Thread: Enforcing Parameterised Nested Loop Join Order for Foreign Table Joins

Enforcing Parameterised Nested Loop Join Order for Foreign Table Joins

From
Adam Zegelin
Date:
Hello,

I’m in the process of writing a Postgres FDW that can interface with web service endpoints. Certain FDW columns would
actas web service parameters, while others would be the output. 

For example:

    adam=# select * from bing where query = 'xbox';
     query |               url               |     description
    -------+---------------------------------+---------------------
     xbox  | http://www.xbox.com/en-AU/index | Xbox Australia is
       ⋮   |                ⋮                |           ⋮

For the simple cases, extracting the quals (such as var [query] = const “xbox”) works perfectly.

I’d like to join FDW tables with other tables, possibly local or foreign.
ex: `select * from search_terms, bing where bing.query = search_terms.term`, where `search_terms` is a local table.

Without any parameterised paths, Postgres, as expected, will attempt to perform unfiltered foreign sequence scans
followedby a hash join of the two tables. Some service endpoints have no concept of unqualified queries. In the example
above,a ‘sequence scan’ of Bing is a not possible. 

I generate parameterised paths inside the FDW handler function `GetForeignPaths`. I call `create_foreignscan_path` with
aset of req_outer relids found by scanning PlannerInfo’s eq_classes, left_join_clauses and right_join_clauses. 

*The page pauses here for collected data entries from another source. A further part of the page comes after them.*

[config.mk]
export PLATFORM = sky130hd
export DESIGN_NAME = bitwise_rpn_stack_evaluator
export DESIGN_NICKNAME = d
export VERILOG_FILES = /design/src/sv/brpn_pkg.sv /design/src/sv/bitwise_rpn_stack_evaluator.sv /design/src/sv/brpn_cell.sv /design/src/sv/brpn_alu.sv
export SDC_FILE = /design/constraint.sdc
export NUM_CORES = 2
export LEC_CHECK = 0
export ABC_AREA = 0
export BUFFER_PORTS_ARGS = -buffer_cell sky130_fd_sc_hd__buf_2
export CORE_MARGIN = 2
export CORE_UTILIZATION = 45
export CTS_BUF_LIST = sky130_fd_sc_hd__clkbuf_4 sky130_fd_sc_hd__clkbuf_8
export CTS_CLUSTER_SIZE = 25
export DETAILED_ROUTE_END_ITERATION = 10
export PLACE_DENSITY = 0.62
export SETUP_SLACK_MARGIN = 0.2
export SLEW_MARGIN = 20
export SYNTH_ARGS = -nofsm -noshare
export SYNTH_HDL_FRONTEND = slang
export SYNTH_HIERARCHICAL = 1
export SYNTH_SLANG_ARGS = --single-unit
export TNS_END_PERCENT = 100
[constraint.sdc]
create_clock -name clk -period 7.6 [get_ports clk]
set_input_delay 1.14 -clock clk [delete_from_list [all_inputs] [get_ports clk]]
set_output_delay 1.14 -clock clk [all_outputs]
set_load 0.005 [all_outputs]
[src/sv/brpn_pkg.sv]
// Shared types and constants for the bitwise postfix stack evaluator.
// No dependencies; every other file in the block imports this package.
package brpn_pkg;

  // Number of operand entries held in the cell chain.
  localparam int STACK_DEPTH = 64;
  // Width of the occupancy count, wide enough to hold STACK_DEPTH itself.
  localparam int CNT_W = $clog2(STACK_DEPTH + 1);
  localparam int DATA_W = 32;

  // Token operation codes.
  typedef enum logic [2:0] {
    OP_LIT = 3'd0,
    OP_VAR = 3'd1,
    OP_AND = 3'd2,
    OP_OR  = 3'd3,
    OP_XOR = 3'd4,
    OP_NOT = 3'd5,
    OP_SHL = 3'd6,
    OP_SHR = 3'd7
  } op_t;

  // Result error codes.
  typedef enum logic [1:0] {
    ERR_OK    = 2'd0,
    ERR_UNDER = 2'd1,
    ERR_OVER  = 2'd2,
    ERR_EMPTY = 2'd3
  } err_t;

  // Per-cycle move of one stack cell.
  typedef enum logic [1:0] {
    SH_HOLD = 2'd0,
    SH_DOWN = 2'd1,
    SH_UP   = 2'd2
  } shift_t;

  // Input token.
  typedef struct packed {
    op_t                       operation;
    logic signed [DATA_W-1:0]  literal;
    logic                      last_token;
  } in_item_t;

  // Result of one expression.
  typedef struct packed {
    logic signed [DATA_W-1:0]  value;
    err_t                      error_code;
  } out_item_t;

endpackage

[src/sv/bitwise_rpn_stack_evaluator.sv]
// Top level of the bitwise postfix stack evaluator.
// Depends on brpn_pkg, brpn_cell and brpn_alu.
//
// Usage:
//   Tokens arrive on the in_valid/in_ready channel, one per transfer. A token
//   pushes its literal, pushes the configured variable, or applies and, or,
//   xor, not, shift left or arithmetic shift right to the stack top.
//   Write the variable through cfg_we/cfg_wdata only while the block is idle;
//   the block does not enforce this. A token marked last_token produces one
//   result on out_valid/out_ready: the stack top and an error code (underflow,
//   overflow, empty result); the stack and the sticky error are then emptied
//   for the next expression. Throughput is one token per cycle unless a last
//   token waits: every error-free token is a single shift of the cell chain,
//   with the binary operator computed on the two top cells. out_valid is set
//   in the cycle after the transfer of a last token. The result sits in an
//   output register. While it waits, tokens that are not last are still
//   accepted; a last token waits until the register is free or is being taken
//   in the same cycle. Synchronous reset empties the stack, clears the error,
//   the pending result and the variable; no clearing pass is needed.
module bitwise_rpn_stack_evaluator (
  input  logic                        clk,
  input  logic                        rst,
  input  logic                        cfg_we,
  input  logic [brpn_pkg::DATA_W-1:0] cfg_wdata,
  input  logic                        in_valid,
  output logic                        in_ready,
  input  brpn_pkg::in_item_t          in_item,
  output logic                        out_valid,
  input  logic                        out_ready,
  output brpn_pkg::out_item_t         out_item
);
  import brpn_pkg::*;

  logic [DATA_W-1:0] variable_value;
  logic [CNT_W-1:0]  stack_count;
  logic [CNT_W-1:0]  stack_count_next;
  err_t              sticky_error;
  err_t              sticky_error_next;

  logic [DATA_W-1:0] cell_q [STACK_DEPTH];
  logic [DATA_W-1:0] top_in;
  logic [DATA_W-1:0] alu_out;
  logic [DATA_W-1:0] push_val;
  logic [DATA_W-1:0] top_after;
  shift_t            mode_top;
  shift_t            mode_rest;

  logic              accept;
  logic              is_push;
  logic              is_not;
  logic              is_bin;
  logic              full;
  logic              push_ok;
  logic              not_ok;
  logic              bin_ok;
  err_t              tok_err;
  err_t              err_now;
  err_t              final_err;

  // Configuration register.
  always_ff @(posedge clk) begin
    if (rst) begin
      variable_value <= '0;
    end else if (cfg_we) begin
      variable_value <= cfg_wdata;
    end
  end

  // A last token needs the output register; other tokens always go through.
  assign in_ready = ~out_valid | out_ready | ~in_item.last_token;
  assign accept   = in_valid & in_ready;

  // Token decode and stack bounds checks.
  assign is_push  = (in_item.operation == OP_LIT) || (in_item.operation == OP_VAR);
  assign is_not   = (in_item.operation == OP_NOT);
  assign is_bin   = ~is_push & ~is_not;
  assign full     = (stack_count == CNT_W'(STACK_DEPTH));
  assign push_ok  = is_push & ~full;
  assign not_ok   = is_not & (stack_count != '0);
  assign bin_ok   = is_bin & (stack_count >= CNT_W'(2));
  assign push_val = (in_item.operation == OP_LIT) ? DATA_W'(in_item.literal)
                                                  : variable_value;

  brpn_alu u_alu (
    .op     (in_item.operation),
    .a      (cell_q[1]),
    .b      (cell_q[0]),
    .result (alu_out)
  );

  // Error of this token alone, then the first-error-wins merge.
  always_comb begin
    tok_err = ERR_OK;
    if (is_push && full) begin
      tok_err = ERR_OVER;
    end else if ((is_not && !not_ok) || (is_bin && !bin_ok)) begin
      tok_err = ERR_UNDER;
    end
  end

  assign err_now = (sticky_error != ERR_OK) ? sticky_error : tok_err;

  // Stack top and count once this token is applied.
  always_comb begin
    stack_count_next = stack_count;
    top_in           = push_val;
    top_after        = cell_q[0];
    if (push_ok) begin
      stack_count_next = stack_count + CNT_W'(1);
      top_in           = push_val;
      top_after        = push_val;
    end else if (bin_ok) begin
      stack_count_next = stack_count - CNT_W'(1);
      top_in           = alu_out;
      top_after        = alu_out;
    end else if (not_ok) begin
      top_in    = ~cell_q[0];
      top_after = ~cell_q[0];
    end
  end

  always_comb begin
    if (err_now != ERR_OK) begin
      final_err = err_now;
    end else if (stack_count_next == '0) begin
      final_err = ERR_EMPTY;
    end else begin
      final_err = ERR_OK;
    end
  end

  assign sticky_error_next = err_now;

  // Shift commands for the top cell and for the rest of the chain.
  always_comb begin
    mode_top  = SH_HOLD;
    mode_rest = SH_HOLD;
    if (accept) begin
      if (push_ok) begin
        mode_top  = SH_DOWN;
        mode_rest = SH_DOWN;
      end else if (bin_ok) begin
        mode_top  = SH_DOWN;
        mode_rest = SH_UP;
      end else if (not_ok) begin
        mode_top  = SH_DOWN;
      end
    end
  end

  // Chain of stack cells; cell 0 is the top of the stack.
  for (genvar i = 0; i < STACK_DEPTH; i++) begin : g_cell
    logic [DATA_W-1:0] prev_d;
    logic [DATA_W-1:0] next_d;
    shift_t            cell_mode;

    if (i == 0) begin : g_top
      assign prev_d    = top_in;
      assign cell_mode = mode_top;
    end else begin : g_body
      assign prev_d    = cell_q[i-1];
      assign cell_mode = mode_rest;
    end

    if (i == STACK_DEPTH - 1) begin : g_bottom
      assign next_d = '0;
    end else begin : g_link
      assign next_d = cell_q[i+1];
    end

    brpn_cell u_cell (
      .clk       (clk),
      .mode      (cell_mode),
      .from_prev (prev_d),
      .from_next (next_d),
      .data      (cell_q[i])
    );
  end

  // Stack count and sticky error; a last token starts a fresh expression.
  always_ff @(posedge clk) begin
    if (rst) begin
      stack_count  <= '0;
      sticky_error <= ERR_OK;
    end else if (accept) begin
      if (in_item.last_token) begin
        stack_count  <= '0;
        sticky_error <= ERR_OK;
      end else begin
        stack_count  <= stack_count_next;
        sticky_error <= sticky_error_next;
      end
    end
  end

  // Output register control.
  always_ff @(posedge clk) begin
    if (rst) begin
      out_valid <= 1'b0;
    end else if (accept && in_item.last_token) begin
      out_valid <= 1'b1;
    end else if (out_ready) begin
      out_valid <= 1'b0;
    end
  end

  // Output register payload; the value reads zero on any error.
  always_ff @(posedge clk) begin
    if (accept && in_item.last_token) begin
      out_item.error_code <= final_err;
      out_item.value      <= (final_err == ERR_OK) ? $signed(top_after) : '0;
    end
  end

endmodule

[src/sv/brpn_cell.sv]
// One entry of the operand stack, held in a shift chain of identical cells.
// Depends on brpn_pkg for the shift command type.
module brpn_cell (
  input  logic                        clk,
  input  brpn_pkg::shift_t            mode,
  input  logic [brpn_pkg::DATA_W-1:0] from_prev,
  input  logic [brpn_pkg::DATA_W-1:0] from_next,
  output logic [brpn_pkg::DATA_W-1:0] data
);
  import brpn_pkg::*;

  // A push moves entries away from the top; a pop pulls them toward it.
  always_ff @(posedge clk) begin
    case (mode)
      SH_DOWN: data <= from_prev;
      SH_UP:   data <= from_next;
      default: data <= data;
    endcase
  end

endmodule

[src/sv/brpn_alu.sv]
// Bitwise binary operator unit working on the two top stack entries.
// Depends on brpn_pkg for the operation codes.
module brpn_alu (
  input  brpn_pkg::op_t               op,
  input  logic [brpn_pkg::DATA_W-1:0] a,
  input  logic [brpn_pkg::DATA_W-1:0] b,
  output logic [brpn_pkg::DATA_W-1:0] result
);
  import brpn_pkg::*;

  localparam int SH_W = $clog2(DATA_W);

  logic                     big_shift;
  logic [SH_W-1:0]          amount;
  logic [DATA_W-1:0]        shl_val;
  logic signed [DATA_W-1:0] sra_val;
  logic [DATA_W-1:0]        shr_val;

  // Any amount of DATA_W or more counts as a full shift.
  assign big_shift = |b[DATA_W-1:SH_W];
  assign amount    = b[SH_W-1:0];

  // The arithmetic shift is kept in a signed signal of its own so the sign fill survives.
  assign sra_val = $signed(a) >>> amount;

  assign shl_val = big_shift ? '0 : (a << amount);
  assign shr_val = big_shift ? {DATA_W{a[DATA_W-1]}} : sra_val;

  // Select the operator result.
  always_comb begin
    case (op)
      OP_AND:  result = a & b;
      OP_OR:   result = a | b;
      OP_XOR:  result = a ^ b;
      OP_SHL:  result = shl_val;
      OP_SHR:  result = shr_val;
      default: result = a;
    endcase
  end

endmodule

==> results.md <==
- The cell with the most instances on the worst path is sky130_fd_sc_hd__buf_4.
- The die is 495.7 µm tall.
- The largest individual stage delay along the critical path comes from the cell sky130_fd_sc_hd__buf_4.
- Measured on the finished design, the core utilization comes to 0.4835.
- The number of antenna violations at the first check in global routing was 2.
- The total power density per cell area is 271.6 nW/µm².
- The first-pass detailed-route iteration total is 7.
- The via count of the first global-routing pass is 55960.
- The share of the yosys chip area belonging to registers is 0.5823.
- Each instance of the synthesized netlist takes up on average 18.12 µm².
- The leakage power total is 42.51 nW.
- The maximum net fanout on the critical path is 65.
- The die area is 245700 µm².
- In the synthesized netlist, the number of instances is 6004.
- The number of filler cells placed in the layout is 20150.
- Across the routed clock network, the largest skew measured is 144.2 ps.
- The path with the worst hold slack has its endpoint at variable_value[0]$_SDFFE_PP0P_.
- The signed area change from the synthesized netlist to the final layout is 6.873%.
- The buffers plus inverters on the worst setup path is 2.
- The global placer's final weighted congestion is 0.9294.
- The fraction of layout cells with a size suffix above 1 is 0.4631.
- STA puts the critical path data required time at 8370 ps.
- The H-tree depth reported by CTS is 5.
- The core region is 240500 µm².
- The count of distinct cell types in the synthesized netlist is 81.
- The worst slew margin relative to its limit is -0.4845.
- The Yosys step of the flow raised 6 warnings.
- The reg-to-reg setup timing slack is 3210 ps.
- TritonCTS created 373 clock buffers.
- The type of the worst setup path is reg -> reg.
- The number of stages on the worst hold path is 3.
- The initial core utilization is 0.4524.
- Across every metal layer, demand over resource in global routing totals 0.1905.
- Walking the worst path, the cells encountered are buf_4 -> buf_4 -> mux2_2 -> mux2i_1 -> a21oi_1 -> nor3_1 -> o22ai_1 -> nand2_1 -> o221ai_1 -> mux2_4.
- For this design, the sink count on the clock tree is 2124.
- The peak ir drop on the vdd network is 0.1619 mV.
- The number of nets with antenna violations after routing is 0.
- For this run, asynchronously set or reset flops after synthesis account for 0.
- After routing, the total negative slack on setup checks comes to 0 ps.
- Data arrives at the worst endpoint at 5160 ps.
- Setup slack on the critical path of the routed design comes to 3208 ps.
- The total of endpoints with negative setup slack in the final report is 0.
- The aggregate global routing overflow is 0.
- Leaving out fill and tap cells, the most frequent cells in the layout are sky130_fd_sc_hd__edfxtp_1 (2082), sky130_fd_sc_hd__mux2_4 (1920), sky130_fd_sc_hd__clkbuf_8 (384).
- The cell area that synthesis handed to floorplanning was 108800 µm².
- Summed over all layers, the routed wires come to 239900 µm.
- The starting DRC count in detailed routing is 4670.
- STA classifies the critical path endpoint as a flop.
- The number of buffers between clock root and the deepest sink is 4.
- The class of the tightest hold or removal check is in -> reg.
- The busiest layer in global routing is met2.
- The transition time at the pin with the least slew margin is 2227 ps.
- Detailed routing inserted a total of 53460 vias.
- The launch point of the critical path is g_cell[0].u_cell/data[1]$_DFFE_PP_.
- The hold violation total from the final report is 0.
- The cell family contributing the most delay on the critical path is multiplexers.
- The startpoint identified for the worst register-to-register timing path is g_cell[0].u_cell/data[1]$_DFFE_PP_.
- The startpoint of the lowest-slack hold path is cfg_wdata[0].
- Leaving out fill and tap cells, the most frequent cell in the layout is sky130_fd_sc_hd__edfxtp_1.
- The number of enable flip-flop cells after synthesis is 2082.
- After clock tree synthesis, the flow added hold-fix buffers numbering 0.
- The final reports fail on max-slew violations.
- The post-synthesis sequential element count is 2124.
- TritonCTS built the clock tree.
- Once the clock tree was built, the resizer swapped 0 gates to a different size.
- For this run, the slowest stage of the critical path takes 660 ps.
- The clock latency at the later pin of the worst-skew pair is 1110 ps.
- The period utilization is 0.5779.
- Total power for the finished layout comes to 31.58 mW.
- The max-slew violation count came to 33.
- The number of cells on the worst reg-to-reg path is 10.
- The worst setup path is launched from a flop.
- The number of setup buffers added after CTS is 0.
- For this run, design rule violations remaining after detail routing come to 0.
- The met3 layer usage reported by global route is 0.02702.
- The first global-routing pass estimated 362900 µm of wire.
- In the routed layout, each cell is associated on average with a via count of 5.534.
- After clock tree synthesis, the clock-pin slew on the worst setup and hold paths is 60 ps.
- Subtracting the final worst setup slack from the clock period gives 4392 ps.
- The count of pins on the block boundary is 109.
- In this run the clock root is driven by a sky130_fd_sc_hd__clkbuf_8.
- The achievable clock frequency is 227.7 MHz.
- The flow ran to the end, but the final reports show violations.
- Entering global routing, the biggest net connects 66 pins.
- The half-perimeter wire length after placement is 163800 µm.
- Setup repair after global routing left no endpoint under its margin.
- The count of input and output buffers is 108.
- The primary flip-flop cell chosen by synthesis mapping is sky130_fd_sc_hd__edfxtp_1.
- Across the run, the number of max-cap violations was 0.
- The worst register-to-register path ends at g_cell[0].u_cell/data[7]$_DFFE_PP_.
- The net count reported at finish is 6404.
- Before CTS, the worst setup slack after placement is 2598 ps.
- In this run the horizontal extent of the chip is 495.7 µm.
- The fraction of met1 tracks used by global routing is 0.2762.
- In the final routed layout, each cell accounts on average for 24.84 µm.
- The floorplan has 180 rows.
- The met2 track utilization from global routing is 0.2962.
-- worst reg2reg max path: stages, from the launching register on --
cell,delay [ps]
sky130_fd_sc_hd__edfxtp_1,320
sky130_fd_sc_hd__buf_4,660
sky130_fd_sc_hd__buf_4,650
sky130_fd_sc_hd__mux2_2,420
sky130_fd_sc_hd__mux2i_1,650
sky130_fd_sc_hd__a21oi_1,320
sky130_fd_sc_hd__nor3_1,400
sky130_fd_sc_hd__o22ai_1,170
sky130_fd_sc_hd__nand2_1,130
sky130_fd_sc_hd__o221ai_1,130
sky130_fd_sc_hd__mux2_4,310
-- routing by layer --
metal	part of all wire	up-vias
met2	0.46	1642
met4	0.025	0
met1	0.46	27830
met5	0	-
li1	-	23570
met3	0.047	414
-- synth_stat cells (15+ instances only) --
master,count,area share
sky130_fd_sc_hd__mux2_4,1920,0.26
sky130_fd_sc_hd__edfxtp_1,2082,0.57
sky130_fd_sc_hd__ha_1,133,0.015
sky130_fd_sc_hd__buf_2,47,0.0022
sky130_fd_sc_hd__nor3_1,26,0.0012
sky130_fd_sc_hd__clkbuf_1,63,0.0022
sky130_fd_sc_hd__o21ai_0,74,0.0034
sky130_fd_sc_hd__nand3_1,54,0.0025
sky130_fd_sc_hd__o22ai_1,72,0.0041
sky130_fd_sc_hd__mux2i_1,102,0.0094
sky130_fd_sc_hd__inv_1,198,0.0068
sky130_fd_sc_hd__a21oi_1,183,0.0084
sky130_fd_sc_hd__buf_1,15,0.00052
sky130_fd_sc_hd__dfxtp_1,42,0.0077
sky130_fd_sc_hd__nor2_1,147,0.0051
sky130_fd_sc_hd__buf_6,78,0.0081
sky130_fd_sc_hd__nand2_1,142,0.0049
sky130_fd_sc_hd__mux4_2,48,0.0099
sky130_fd_sc_hd__mux2_2,148,0.015
sky130_fd_sc_hd__o221ai_1,40,0.0032
sky130_fd_sc_hd__buf_12,192,0.035
-- through the flow --
stage                     area (µm²)  std cells  hold WS, ps
after global placement        109000       9006        472.8
after detailed placement      109000       9007        482.9
final                         116300       9660        370.7
after floorplan               108900       6036        459.6
after CTS                     116000       9654        278.0
after global routing          116300       9658        324.4
-- cell families (layout without fill, tap and decap cells) --
family,count (synthesis),count (layout),synth area share
multiplexers,2218,2218,0.2996
flip-flops,2124,2124,0.5823
buffers and inverters,606,1040,0.05591
AO/OA/AOI/OAI,486,486,0.02809
AND/OR/NAND/NOR,434,434,0.01863
adder cells (fa/ha/maj),133,133,0.01529
XOR/XNOR,2,2,0.0001610
other,1,38,0.00003446
-- area by class of cell --
class                           count  area (µm²)  area share
Multi-Input combinational cell   3306       39990      0.3439
Antenna cell                        5       12.51   0.0001076
Clock buffer                      503        6178     0.05313
Timing Repair Buffer              193        1204     0.01035
Sequential cell                  2124       63360      0.5449
Clock inverter                    144       808.3    0.006951
Inverter                          200       750.7    0.006456
Tap cell                         3185        3985     0.03427
-- state kept, by name, summed over array words and instances (netlist names) --
signal / cells
out_item: 34
sticky_error: 2
g_cell.u_cell/data: 2048
stack_count: 7
variable_value: 32
out_valid: 1
-- report_power, final --
group | total (mW) | internal (mW) | switching (mW)
Sequential | 15.9 | 14.8 | 1.09
Clock | 10.1 | 5.45 | 4.66
Combinational | 5.61 | 2.97 | 2.64
Total | 31.6 | 23.2 | 8.39
-- how the worst max path moves through the flow --
stage / to / slack, ps / cells past startpoint
2_1_floorplan: g_cell[10].u_cell/data[0]$_DFFE_PP_ / 2010 / 7
3_3_place_gp: g_cell[61].u_cell/data[2]$_DFFE_PP_ / 2270 / 9
3_5_place_dp: g_cell[36].u_cell/data[2]$_DFFE_PP_ / 2600 / 10
4_1_cts: g_cell[0].u_cell/data[7]$_DFFE_PP_ / 3300 / 10
5_1_grt: g_cell[0].u_cell/data[7]$_DFFE_PP_ / 3100 / 10
6_report: g_cell[0].u_cell/data[7]$_DFFE_PP_ / 3210 / 10
Power figures use the tool's default switching activity.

    Bitmapset* outer_relids = NULL;

        foreach(lc, root->eq_classes) {
            EquivalenceClass* ec = (EquivalenceClass *) lfirst(lc);
            if (ec->ec_members->length > 1)
                outer_relids = bms_union(outer_relids, ec->ec_relids);
        }

        foreach(lc, list_union(root->left_join_clauses, root->right_join_clauses)) {
            RestrictInfo *ri = (RestrictInfo *) lfirst(lc);
            outer_relids = bms_union(outer_relids, ri->outer_relids);
        }

        Bitmapset* req_outer = bms_difference(outer_relids,
                                              bms_make_singleton(baserel->relid));

    foreignPath = create_foreignscan_path(root, baserel, nbrows, 0, 0, NIL, req_outer, NULL);


For simple joins this works. `BeginForeignScan` can access a list of quals with params, and the planner generates an
appropriatenested loop join over the foreign table. 

    adam=# explain select * from search_terms, bing where bing.query = search_terms.term;
                                  QUERY PLAN
    -----------------------------------------------------------------------
     Nested Loop  (cost=0.00..49.30 rows=6550 width=96)
       ->  Seq Scan on search_terms  (cost=0.00..23.10 rows=1310 width=32)
       ->  Foreign Scan on bing  (cost=0.00..0.00 rows=2 width=64)
             Filter: (search_terms.term = query)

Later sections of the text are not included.